I simply pause here to ask some gentleman better versed in the
science of mathematics than I am, to tell me if the timbered lands are
in fact the most valuable portion of that section of country, and they
would be entirely valueless without the timber that is in them, what
the remainder of the land is worth which has no timber on it at all?
But, further on, I find a most entertaining and instructive
interchange of views between the gentleman from Arkansas (Mr.
Rogers), the gentleman from Wisconsin (Mr. Washburn), and the
gentleman from Maine (Mr. Peters), upon the subject of pine lands
generally, which I will tax the patience of the house to read:
“Mr. Rogers—Will the gentleman allow me to ask him a question?
“Mr. Washburn, of Wisconsin—Certainly.
“Mr. Rogers—Are these pine lands entirely worthless except for
timber?
“Mr. Washburn, of Wisconsin—They are generally worthless for
any other purpose. I am personally familiar with that subject. These
lands are not valuable for purposes of settlement.
“Mr. Farnsworth—They will be after the timber is taken off.
“Mr. Washburn, of Wisconsin—No, sir.
“Mr. Rogers—I want to know the character of these pine lands.
“Mr. Washburn, of Wisconsin—They are generally sandy, barren
lands. My friend from the Green Bay district (Mr. Sawyer) is himself
perfectly familiar with this question, and he will bear me out in what
I say, that these timber lands are not adapted to settlement.
“Mr. Rogers—The pine lands to which I am accustomed are
generally very good. What I want to know is, what is the difference
between our pine lands and your pine lands?
“Mr. Washburn, of Wisconsin—The pine timber of Wisconsin
generally grows upon barren, sandy land. The gentleman from Maine
(Mr. Peters) who is familiar with pine lands, will, I have no doubt,
say that pine timber grows generally upon the most barren lands.”
“Mr. Peters—As a general thing pine lands are not worth much for
cultivation.”
And further on I find this pregnant question the joint production
of the two gentlemen from Wisconsin.
“Mr. Paine—Does my friend from Indiana suppose that in any
event settlers will occupy and cultivate these pine lands?
“Mr. Washburn, of Wisconsin—Particularly without a railroad.”

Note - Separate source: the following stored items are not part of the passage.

===== config.mk =====
export PLATFORM = sky130hd
export DESIGN_NAME = dwtt_sched
export DESIGN_NICKNAME = d
export VERILOG_FILES = /design/src/design/dwtt_pkg.sv /design/src/design/dwtt_cnt.sv /design/src/design/dwtt_sched.sv
export SDC_FILE = /design/constraint.sdc
export NUM_CORES = 1
export LEC_CHECK = 0
export BUFFER_PORTS_ARGS = -buffer_cell sky130_fd_sc_hd__buf_4
export CAP_MARGIN = 20
export CORE_ASPECT_RATIO = 0.6
export CORE_MARGIN = 4
export CORE_UTILIZATION = 41
export CTS_CLUSTER_DIAMETER = 50
export DETAILED_ROUTE_END_ITERATION = 8
export MAX_ROUTING_LAYER = met4
export PLACE_DENSITY_LB_ADDON = 0.08
export SKIP_LAST_GASP = 1
export SYNTH_ARGS = -nofsm -noshare
export SYNTH_HDL_FRONTEND = slang
export SYNTH_SLANG_ARGS = --single-unit

===== constraint.sdc =====
create_clock -name sys_clk -period 4.19 [get_ports sys_clk]
set_clock_uncertainty 0.1 [all_clocks]
set_input_delay 0.419 -clock sys_clk [delete_from_list [all_inputs] [get_ports sys_clk]]
set_output_delay 0.419 -clock sys_clk [all_outputs]
set_load 0.005 [all_outputs]

===== src/design/dwtt_pkg.sv =====
// Package with timing constants, types and register map for the scheduler
package dwtt_pkg;
    localparam int  DWTT_NGRP      = 4;
    localparam int  DWTT_CW        = 6;
    localparam logic [5:0] DWTT_CWL_MIN    = 6'h09;
    localparam logic [5:0] DWTT_WCCD_CRC2  = 6'h06;
    localparam logic [5:0] DWTT_ONE_TCK    = 6'h01;
    localparam logic [5:0] DWTT_BEATS8     = 6'h08;
    localparam logic [5:0] DWTT_BEATS4     = 6'h04;
    localparam logic [5:0] DWTT_CRC_BEATS  = 6'h02;
    localparam logic [1:0] DWTT_BL_FIX8    = 2'h0;
    localparam logic [1:0] DWTT_BL_OTF     = 2'h1;
    localparam logic [1:0] DWTT_BL_FIXBC4  = 2'h2;
    // Register addresses
    localparam logic [3:0] DWTT_A_MODE     = 4'h0;
    localparam logic [3:0] DWTT_A_LAT      = 4'h1;
    localparam logic [3:0] DWTT_A_TWTR     = 4'h2;
    localparam logic [3:0] DWTT_A_TWTRCD   = 4'h3;
    localparam logic [3:0] DWTT_A_CMD      = 4'h4;
    localparam logic [3:0] DWTT_A_STAT     = 4'h5;
    // Command codes on the issue port
    localparam logic [1:0] DWTT_OP_NONE    = 2'h0;
    localparam logic [1:0] DWTT_OP_RD      = 2'h1;
    localparam logic [1:0] DWTT_OP_WR      = 2'h2;

    typedef struct packed {
        logic [1:0] bl_mode;
        logic       pre2;
        logic       crc_en;
        logic       dm_en;
    } dwtt_mode_t;

    typedef struct packed {
        logic       valid;
        logic [1:0] op;
        logic [1:0] grp;
        logic       a12;
    } dwtt_cmd_t;
endpackage : dwtt_pkg


===== src/design/dwtt_cnt.sv =====
// Per bank-group countdown holding cycles until the next read is allowed
`timescale 1ns/10ps
`default_nettype none
module dwtt_cnt
    import dwtt_pkg::*;
#(
    parameter int W = 8
) (
    input  wire logic         sys_clk,
    input  wire logic         rst,
    input  wire logic         load,
    input  wire logic [W-1:0] value,
    output logic              zero
);
    typedef struct packed {
        logic [W-1:0] cnt;
    } dwtt_cnt_st_t;
    dwtt_cnt_st_t st;
    dwtt_cnt_st_t next_st;

    always_comb begin
        next_st = st;
        // A later write never shortens a wait that is still running
        if (load && value >= st.cnt) begin
            next_st.cnt = value;
        end else if (st.cnt != '0) begin
            next_st.cnt = st.cnt - W'(1);
        end
    end

    always_ff @(posedge sys_clk or posedge rst) begin
        if (rst) begin
            st <= '0;
        end else begin
            st <= next_st;
        end
    end

    assign zero = (st.cnt == '0);
endmodule : dwtt_cnt
`default_nettype wire


===== src/design/dwtt_sched.sv =====
// Host-side write turnaround scheduler for a DDR4 command stream
// Summary of operation
// - In two-clock preamble mode, write latency 9 is refused as illegal.
// - Two-clock preamble with CRC forbids write-to-write spacing of six clocks.
// - Read to write gap is CL-CWL+read_burst_beats/2+1+preamble clocks.
// - Same group write to read gap is CWL+write_burst_beats/2+tWTR_L.
// - Other group write to read gap is CWL+write_burst_beats/2+tWTR_S.
// - Read beats are 8 for length-8 reads, 4 for chopped reads.
// - Write beats are 4 only with fixed chop, otherwise 8.
// - Turnaround counting starts after the last data beat, CRC included.
// - With CRC and data mask on, use the CRC-mask turnaround values.
// - After a write timing violation, full reinitialisation is required.
`timescale 1ns/10ps
`default_nettype none
module dwtt_sched
    import dwtt_pkg::*;
#(
    parameter int CW = 8
) (
    input  wire logic       sys_clk,
    input  wire logic       rst,
    input  wire logic [3:0] addr,
    input  wire logic [7:0] wdata,
    input  wire logic       wr,
    input  wire logic       rd,
    output logic      [7:0] rdata,
    input  wire logic       cmd_ready,
    output dwtt_cmd_t       cmd_out
);
    typedef struct packed {
        dwtt_mode_t      mode;
        logic [5:0]      cl;
        logic [5:0]      cwl;
        logic [3:0]      twtr_l;
        logic [3:0]      twtr_s;
        logic [3:0]      twtr_l_cd;
        logic [3:0]      twtr_s_cd;
        dwtt_cmd_t       pend;
        logic [CW-1:0]   rtw;
        logic [CW-1:0]   wtw;
        logic [CW-1:0]   since_wr;
        logic            wr_seen;
        logic            lat_err;
        logic            space_err;
        logic            reinit_req;
        dwtt_cmd_t       out;
        logic [7:0]      rdata;
    } dwtt_st_t;
    dwtt_st_t st;
    dwtt_st_t next_st;

    logic [DWTT_NGRP-1:0]  grp_zero;
    logic [DWTT_NGRP-1:0]  grp_load;
    logic [CW-1:0]         grp_val [DWTT_NGRP];

    function automatic logic [5:0] wr_beats(input logic [1:0] blm);
        return (blm == DWTT_BL_FIXBC4) ? DWTT_BEATS4 : DWTT_BEATS8;
    endfunction

    function automatic logic [5:0] rd_beats(input logic [1:0] blm,
                                            input logic a12);
        logic chop;
        chop = (blm == DWTT_BL_FIXBC4) || (blm == DWTT_BL_OTF && !a12);
        return chop ? DWTT_BEATS4 : DWTT_BEATS8;
    endfunction

    // Burst actually chopped on the data bus for a write
    function automatic logic wr_chop(input logic [1:0] blm, input logic a12);
        if (blm == DWTT_BL_FIXBC4) begin
            return 1'b1;
        end
        return (blm == DWTT_BL_OTF) && !a12;
    endfunction

    logic       lat_bad;
    logic       issue;
    logic       can_go;
    logic [5:0] pre_clk;
    logic [3:0] wtr_l;
    logic [3:0] wtr_s;
    logic [CW-1:0] rtw_val;
    logic [CW-1:0] wtr_base;

    always_comb begin
        pre_clk = DWTT_ONE_TCK + {5'h00, st.mode.pre2};
        lat_bad = st.mode.pre2 && (st.cwl <= DWTT_CWL_MIN);
        wtr_l = (st.mode.crc_en && st.mode.dm_en) ? st.twtr_l_cd
                                                  : st.twtr_l;
        wtr_s = (st.mode.crc_en && st.mode.dm_en) ? st.twtr_s_cd
                                                  : st.twtr_s;
        rtw_val = CW'(st.cl - st.cwl
                      + (rd_beats(st.mode.bl_mode, st.pend.a12) >> 1)
                      + DWTT_ONE_TCK + pre_clk);
        // Counted from the edge after the final beat, CRC beats included
        wtr_base = CW'(st.cwl + (wr_beats(st.mode.bl_mode) >> 1)
                       + (st.mode.crc_en ? DWTT_CRC_BEATS >> 1 : 6'h00)
                       + DWTT_ONE_TCK);
        can_go = 1'b0;
        if (st.pend.valid && !lat_bad && !st.reinit_req) begin
            if (st.pend.op == DWTT_OP_RD) begin
                can_go = grp_zero[st.pend.grp];
            end else begin
                can_go = (st.rtw == '0) &&
                    !(st.mode.pre2 && st.mode.crc_en && st.wr_seen &&
                      st.since_wr == CW'(DWTT_WCCD_CRC2 - DWTT_ONE_TCK));
            end
        end
        issue = can_go && cmd_ready;
        for (int g = 0; g < DWTT_NGRP; g++) begin
            grp_load[g] = issue && (st.pend.op == DWTT_OP_WR);
            grp_val[g]  = wtr_base + CW'((g == int'(st.pend.grp)) ? wtr_l
                                                                 : wtr_s);
        end
    end

    always_comb begin
        next_st = st;
        next_st.out = '0;
        next_st.lat_err = lat_bad;
        if (st.rtw != '0) begin
            next_st.rtw = st.rtw - CW'(1);
        end
        if (st.since_wr != '1) begin
            next_st.since_wr = st.since_wr + CW'(1);
        end
        if (issue) begin
            next_st.out = st.pend;
            next_st.out.a12 = !wr_chop(st.mode.bl_mode, st.pend.a12);
            next_st.pend.valid = 1'b0;
            if (st.pend.op == DWTT_OP_RD) begin
                next_st.rtw = rtw_val;
            end else begin
                next_st.since_wr = '0;
                next_st.wr_seen = 1'b1;
            end
        end
        if (wr) begin
            unique case (addr)
                DWTT_A_MODE: begin
                    next_st.mode = dwtt_mode_t'(wdata[4:0]);
                    // Clearing the flag after a violation models reinit
                    if (wdata[7]) begin
                        next_st.reinit_req = 1'b0;
                        next_st.space_err  = 1'b0;
                    end
                end
                DWTT_A_LAT: begin
                    next_st.cwl = {2'h0, wdata[3:0]} + DWTT_CWL_MIN;
                    next_st.cl  = {2'h0, wdata[7:4]} + DWTT_CWL_MIN;
                end
                DWTT_A_TWTR: begin
                    next_st.twtr_s = wdata[3:0];
                    next_st.twtr_l = wdata[7:4];
                end
                DWTT_A_TWTRCD: begin
                    next_st.twtr_s_cd = wdata[3:0];
                    next_st.twtr_l_cd = wdata[7:4];
                end
                DWTT_A_CMD: begin
                    if (st.pend.valid && !issue) begin
                        next_st.space_err  = 1'b1;
                        next_st.reinit_req = 1'b1;
                    end else begin
                        next_st.pend.valid = wdata[0];
                        next_st.pend.op    = wdata[2:1];
                        next_st.pend.grp   = wdata[4:3];
                        next_st.pend.a12   = wdata[5];
                    end
                end
                default: begin
                end
            endcase
        end
        next_st.rdata = '0;
        if (rd) begin
            unique case (addr)
                DWTT_A_MODE:   next_st.rdata = {st.reinit_req, 2'h0, st.mode};
                DWTT_A_LAT:    next_st.rdata = {st.cl[3:0] - DWTT_CWL_MIN[3:0],
                                                st.cwl[3:0] - DWTT_CWL_MIN[3:0]};
                DWTT_A_TWTR:   next_st.rdata = {st.twtr_l, st.twtr_s};
                DWTT_A_TWTRCD: next_st.rdata = {st.twtr_l_cd, st.twtr_s_cd};
                DWTT_A_CMD:    next_st.rdata = {2'h0, st.pend.a12, st.pend.grp,
                                                st.pend.op, st.pend.valid};
                DWTT_A_STAT:   next_st.rdata = {st.reinit_req, st.space_err,
                                                st.lat_err, 1'b0, grp_zero};
                default:       next_st.rdata = '0;
            endcase
        end
    end

    for (genvar g = 0; g < DWTT_NGRP; g++) begin : g_grp
        dwtt_cnt #(.W(CW)) u_cnt (
            .sys_clk (sys_clk),
            .rst     (rst),
            .load    (grp_load[g]),
            .value   (grp_val[g]),
            .zero    (grp_zero[g])
        );
    end

    always_ff @(posedge sys_clk or posedge rst) begin
        if (rst) begin
            st <= '0;
        end else begin
            st <= next_st;
        end
    end

    assign rdata   = st.rdata;
    assign cmd_out = st.out;
endmodule : dwtt_sched
`default_nettype wire


==> flow_summary.yaml, run 1 <==
floorplanning:
  fp-row-count: 38
  die_y_um: 113
  fp.dieW_um: 183
  io-pin-count: 31
  start_util_pct: 41.9
  die_area_um2: 20800
  core_um2: 18100
drt:
  drtIter0Drc: 407
  ant_nets: 0
  drc: 0
  drt_first_pass_iters: 9
  wire_per_inst_um: 19.4
  vias: 6310
  via_per_inst: 5.56
  drt_wl_total_um: 22000
logic_synthesis:
  synth_top_family_by_area: "simple AND/OR/NAND/NOR gates"
  synth_top_flop_cell: "dfrtp_1"
  synthMuxAreaShare_pct: 12.3
  ys_seq_area_share_pct: 33.7
  synth-seq-cells: 102
  synthSimpleGateAreaFrac_pct: 15.2
  syn_avg_cell_area_um2: 9.70
  syn-instance-count: 780
  synth.distinct_cells: 62
  netlist_area_um2: 7570
  synth_edf_count: 0
  synth-xor-area-share_pct: 6.48
  synthArstFlopShare_pct: 100
  synth_compound_area_share_pct: 13.4
  synth_warnings: 0
  synth-adder-area-share_pct: 14.1
critical_path:
  critPathBufInv: 3
  crit_type: "register to register"
  reg2reg_depth: 18
  crit_chain: "nor2b_4 > ha_2 > inv_2 > fa_2 > nor3b_4 > xnor2_4 > buf_6 > buf_6 > ha_4 > a21oi_2 > xnor2_2 > ha_1 > a21oi_2 > nor2b_4 > a2111oi_4 > o21ai_2 > o211ai_4 > mux2_2"
  cpLargestDelayFamily: "adder cells"
  max_stage_delay_ns: 0.49
  worst-r2r-setup-slack_ns: -0.04
  startpoint_type: "register"
  required_ns: 4.34
  rr_startpoint: "st[79]"
  rr_endpoint: "g_grp[2].u_cnt.st[4]"
  path_max_fanout: 8
  cp_data_arrival_time_ns: 4.38
  worst_setup_path_end_kind: "register"
  cp_slowest_cell: "fa_2"
job:
  drv_cap: 0
global_routing:
  grt_remaining_overflow: 0
  antenna_found_initial: 1
  track_usage_pct: 21.8
  grt_max_degree: 44
  grt_pass1_wl_um: 34300
  grt_pass1_vias: 6096
final_layout:
  final_common_cell: "buf_4"
  nets: 985
  syn2layout_area_growth_pct: 26.0
  drive_gt1_share_pct: 28.9
  mostFrequentLayoutCells: "buf_4 (104), dfrtp_1 (102), ha_1 (64), inv_1 (57), nor2_1 (46)"
  fin_area_um2: 9530
  num-fill-cells: 1616
pwr:
  irDropWorstVdd_v: 0.000307
  comb_power_share_pct: 70.2
  power.share.sequential_pct: 17.1
  power_density_nw_per_um2: 698
  switching_share_pct: 42.1
  clkPwrFrac_pct: 12.8
  p_int_mw: 3.86
  leakagePower_nw: 4.58
  p_switching_mw: 2.80
timing:
  final_hold_viol_count: 0
  report.final.slew_viol_count: 0
  min_period_ns: 4.23
  postLayoutSetupSlackWorst_ns: -0.0422
  rsz0062_at_grt: "true"
  hold-worst-slack_ns: 0.236
  fmax_ghz: 0.236
  period_share_pct: 101
  worstMarginPinSlew_ns: 0.969
  setup_viol_count_final: 6
  slew_headroom_pct: 34.9
outcome:
  status: "complete, but fails checks"
  violations: "setup timing"
placement:
  pre_cts_ws_ns: -0.415
  place.gp.congestion: 0.908
  dpl_cell_area_um2: 8430
  io_buffers: 30
  hpwlAfterDp_um: 16500
cts:
  cts_tree: "done"
  h-tree-depth: 3
  numCtsBuffers: 9
  path_clk_slew_ns: 0.08
  clk_latency_ns: 0.37
  clkSinkCount: 102
  cts_root_buf: "clkbuf_16"
  cts_max_path_buffers: 2
min_path:
  hold_end: "st[62]"
  min_path_type: "input port to register"
  hold_path_startpoint: "wdata[6]"
  min_path_cells: 2
==> repair_timing <==
| item | in CTS | in global routing |
|---|---|---|
| hold buffers | 1 | 0 |
| hold endpoints to repair | 19 | 0 |
| resized for setup | 49 | 67 |
| setup endpoints to repair | 32 | 32 |
| pin swaps | 11 | 27 |
| buffers inserted | 8 | 18 |
==> power groups by stage <==
stage	Combinational (mW)	Sequential, mW	Clock [mW]
5_1_grt	5.12	1.14	0.919
3_3_place_gp	3.11	1.15	0
6_report	4.67	1.14	0.849
3_5_place_dp	3.22	1.15	0
4_1_cts	3.69	1.13	0.880
2_1_floorplan	2.09	1.13	0
==> worst max path at each step <==
stage	from	to	slack [ns]	depth (start not counted)
after floorplan	st[79]	g_grp[3].u_cnt.st[1]	0.02	16
after global placement	st[79]	g_grp[0].u_cnt.st[5]	-0.28	16
after detailed placement	st[79]	g_grp[0].u_cnt.st[1]	-0.41	16
after CTS	st[79]	g_grp[0].u_cnt.st[3]	-0.04	16
after global routing	st[79]	g_grp[2].u_cnt.st[4]	-0.19	18
final	st[79]	g_grp[2].u_cnt.st[4]	-0.04	18
==> stage by stage <==
| stage | std cells | total power, mW | TNS, ns | utilization, % |
|---|---|---|---|---|
| 2_1_floorplan | 783 | 3.22 | 0 | - |
| 3_3_place_gp | 1090 | 4.25 | -5.45 | 46.7 |
| 3_5_place_dp | 1090 | 4.37 | -10.62 | 46.7 |
| 4_1_cts | 1115 | 5.71 | -0.131 | 49.9 |
| 5_1_grt | 1134 | 7.19 | -2.77 | 52.8 |
| 6_report | 1134 | 6.66 | -0.165 | 52.8 |
==> flip-flops by register name, summed over array words and instances, names as in the netlist <==
| register | flops |
|---|---|
| st | 56 |
| rdata | 8 |
| g_grp.u_cnt.st | 32 |
| cmd_out | 6 |
==> cell type report <==
type,instances,area [µm²],area share (%)
diodes,1,2.50,0.0263
well taps,240,300,3.15
inverters,59,224,2.35
multi-input cells,599,5220,54.8
clock inverters,6,51.3,0.538
flip-flops and latches,102,2550,26.8
repair buffers,117,943,9.90
clock buffers,10,239,2.51
==> Yosys cell counts, types with 10 or more instances <==
master,number,area (µm²)
nand2b_1,14,87.6
dfrtp_1,102,2550
buf_4,14,105
nand3_1,29,145
mux2_2,54,608
nor2_1,46,173
a21oi_1,43,215
xnor2_1,39,342
nor2b_1,14,87.6
nand2_1,43,161
inv_1,59,221
a21o_1,20,150
xor2_1,17,149
ha_1,73,913
o21ai_0,33,165
mux2i_1,32,320
nor3_1,24,120
o21a_1,10,75.1
==> layer usage <==
layer,part of all wire (%),track usage (%),up-vias
met5,0,-,-
met4,1.1,3.87,0
met3,6.4,6.20,25
met2,42,29.7,182
met1,51,32.4,3098
li1,-,-,3005
==> kinds of logic after synthesis <==
kind of cell,after synthesis
flops,102
buf+inv,82
mux,86
simple gates,219
compound gates,153
xor+xnor,56
fa+ha+maj,81
other cells,1
Power figures use the tool's default switching activity.
==> run 2: changes to the inputs <==
- BUFFER_PORTS_ARGS: -buffer_cell sky130_fd_sc_hd__buf_4 -> unset
- CORE_UTILIZATION: 41 -> 35
- DONT_BUFFER_PORTS: unset -> 1
==> flow_summary.yaml, run 2 (synthesis results as in run 1) <==
critical_path:
  cp_data_arrival_time_ns: 4.37
  crit_type: "register to register"
  path_max_fanout: 8
  worst_setup_path_end_kind: "register"
  cp_slowest_cell: "fa_2"
  crit_chain: "nor2b_4 > ha_2 > inv_2 > fa_2 > buf_12 > xnor2_4 > buf_12 > ha_4 > a21o_1 > a21oi_4 > xnor2_2 > ha_1 > a21oi_2 > nor2b_4 > a2111oi_4 > o21ai_2 > o211ai_4 > mux2_4"
  required_ns: 4.34
  critPathBufInv: 3
  cpLargestDelayFamily: "adder cells"
  max_stage_delay_ns: 0.59
  startpoint_type: "register"
drt:
  wl_met1_um: 12100
  drt_wl_total_um: 22000
  drtIter0Drc: 391
  via_per_inst: 5.30
  ant_nets: 0
  drc: 0
  vias: 6137
  wl_met3_um: 1180
  wl_met2_um: 8550
  wire_per_inst_um: 18.9
  drt_first_pass_iters: 6
  dr.max_layer_used: "met4"
floorplanning:
  fp-row-count: 41
  core_um2: 21100
  die_y_um: 122
  die_area_um2: 24100
  start_util_pct: 35.8
  io-pin-count: 31
  fp.dieW_um: 198
timing:
  fmax_ghz: 0.237
  hold-worst-slack_ns: 0.0696
  setup_viol_count_final: 19
  worstMarginPinSlew_ns: 0.965
  rsz0062_at_grt: "true"
  min_period_ns: 4.22
  period_share_pct: 101
  postLayoutSetupSlackWorst_ns: -0.0283
  slew_headroom_pct: 35.0
  final_hold_viol_count: 0
  report.final.slew_viol_count: 0
global_routing:
  grt_pass1_vias: 6055
  track_usage_pct: 18.9
  grt_remaining_overflow: 0
  antenna_found_initial: 1
  grt_max_degree: 42
  grt_pass1_wl_um: 34300
placement:
  hpwlAfterDp_um: 16800
  place.gp.congestion: 0.826
  io_buffers: 0
  dpl_cell_area_um2: 8390
  pre_cts_ws_ns: -0.445
final_layout:
  mostFrequentLayoutCells: "dfrtp_1 (102), buf_4 (88), ha_1 (64), inv_1 (57), nor2_1 (46)"
  largest-register: "st"
  drive_gt1_share_pct: 27.6
  syn2layout_area_growth_pct: 25.6
  final_common_cell: "dfrtp_1"
  fin_area_um2: 9500
  post-route-util_pct: 45.0
  largest_reg_flops: 56
  num-fill-cells: 2005
  nets: 971
cts:
  cts_tree: "done"
  h-tree-depth: 3
  path_clk_slew_ns: 0.07
  cts_max_path_buffers: 2
  clk_latency_ns: 0.37
  numCtsBuffers: 9
  clkSinkCount: 102
  cts_root_buf: "clkbuf_16"
pwr:
  irDropWorstVdd_v: 0.000312
  power_density_nw_per_um2: 697
  leakagePower_nw: 4.51
min_path:
  min_path_type: "input port to register"
outcome:
  status: "complete, but fails checks"
  violations: "setup timing"
job:
  drv_cap: 0
run 2: cell count changes in the layout (fill, tap and decap cells not counted), sizes merged:
cell | before | now
buf | 116 | 102
clkbuf | 10 | 13
clkinvlp | 1 | 2
inv | 63 | 59
run 2: timing repair:
| item | 4_1_cts | 5_1_grt |
|---|---|---|
| endpoints found under the hold margin | 32 | 0 |
| resized for setup | 51 | 71 |
| buffers inserted | 10 | 16 |
| hold buffers | 1 | 0 |
| pin swaps | 17 | 26 |
| gates cloned | 0 | 0 |
| setup endpoints to repair | 32 | 32 |
run 2: final timing paths:
path,startpoint,to,slack (ns),cells after the start
worst max-delay path,st[79],g_grp[0].u_cnt.st[1],-0.03,18
worst min-delay path,wdata[0],st[64],0.07,1
worst max register to register,st[79],g_grp[0].u_cnt.st[1],-0.03,18
worst min register to register,st[17],st[17],0.37,1
max in group asynchronous,rst,st[52],2.64,3
min in group asynchronous,rst,st[47],0.45,2
run 2: layout make-up:
type	count	area, µm²	share of cell area, %
multi-input combinational	599	5240	55.2
sequential	102	2550	26.9
timing repair buffer	103	863	9.08
tap	279	349	3.67
clock buffer	13	250	2.63
inverter	59	224	2.36
clock inverter	3	20.0	0.211
antenna	1	2.50	0.0263
run 2: per-layer routing:
metal  GRT usage [%]  vias to the layer above
met2            24.0                      143
met1            30.0                     3010
met4            3.65                        0
met5               -                        -
met3            4.39                       12
li1                -                     2972
run 2: stage by stage:
stage | cells | power, mW | setup TNS [ns]
floorplan | 783 | 3.22 | 0
CTS | 1144 | 5.51 | -2.45
global placement | 1117 | 4.29 | -7.57
finish | 1159 | 6.62 | -0.342
global route | 1158 | 7.13 | -4.32
detailed placement | 1117 | 4.34 | -12.39
run 2: power breakdown:
group / internal [mW] / switching [mW] / leakage, nW
combinational: 2.42 / 2.26 / 3.08
sequential: 1.06 / 0.0726 / 1.31
clock: 0.419 / 0.386 / 0.126
total: 3.90 / 2.72 / 4.51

Yes, sir, “particularly without a railroad.” It will be asked after
awhile, I am afraid, if settlers will go anywhere unless the
government builds a railroad for them to go on.
I desire to call attention to only one more statement, which I think
sufficient to settle the question. It is one made by the gentleman
from Wisconsin (Mr. Paine), who says:
“These lands will be abandoned for the present. It may be that at
some remote period there will spring up in that region a new kind of
agriculture, which will cause a demand for these particular lands;
and they may then come into use and be valuable for agricultural
purposes. But I know, and I cannot help thinking that my friend
from Indiana understands that, for the present, and for many years
to come, these pine lands can have no possible value other than that
arising from the pine timber which stands on them.”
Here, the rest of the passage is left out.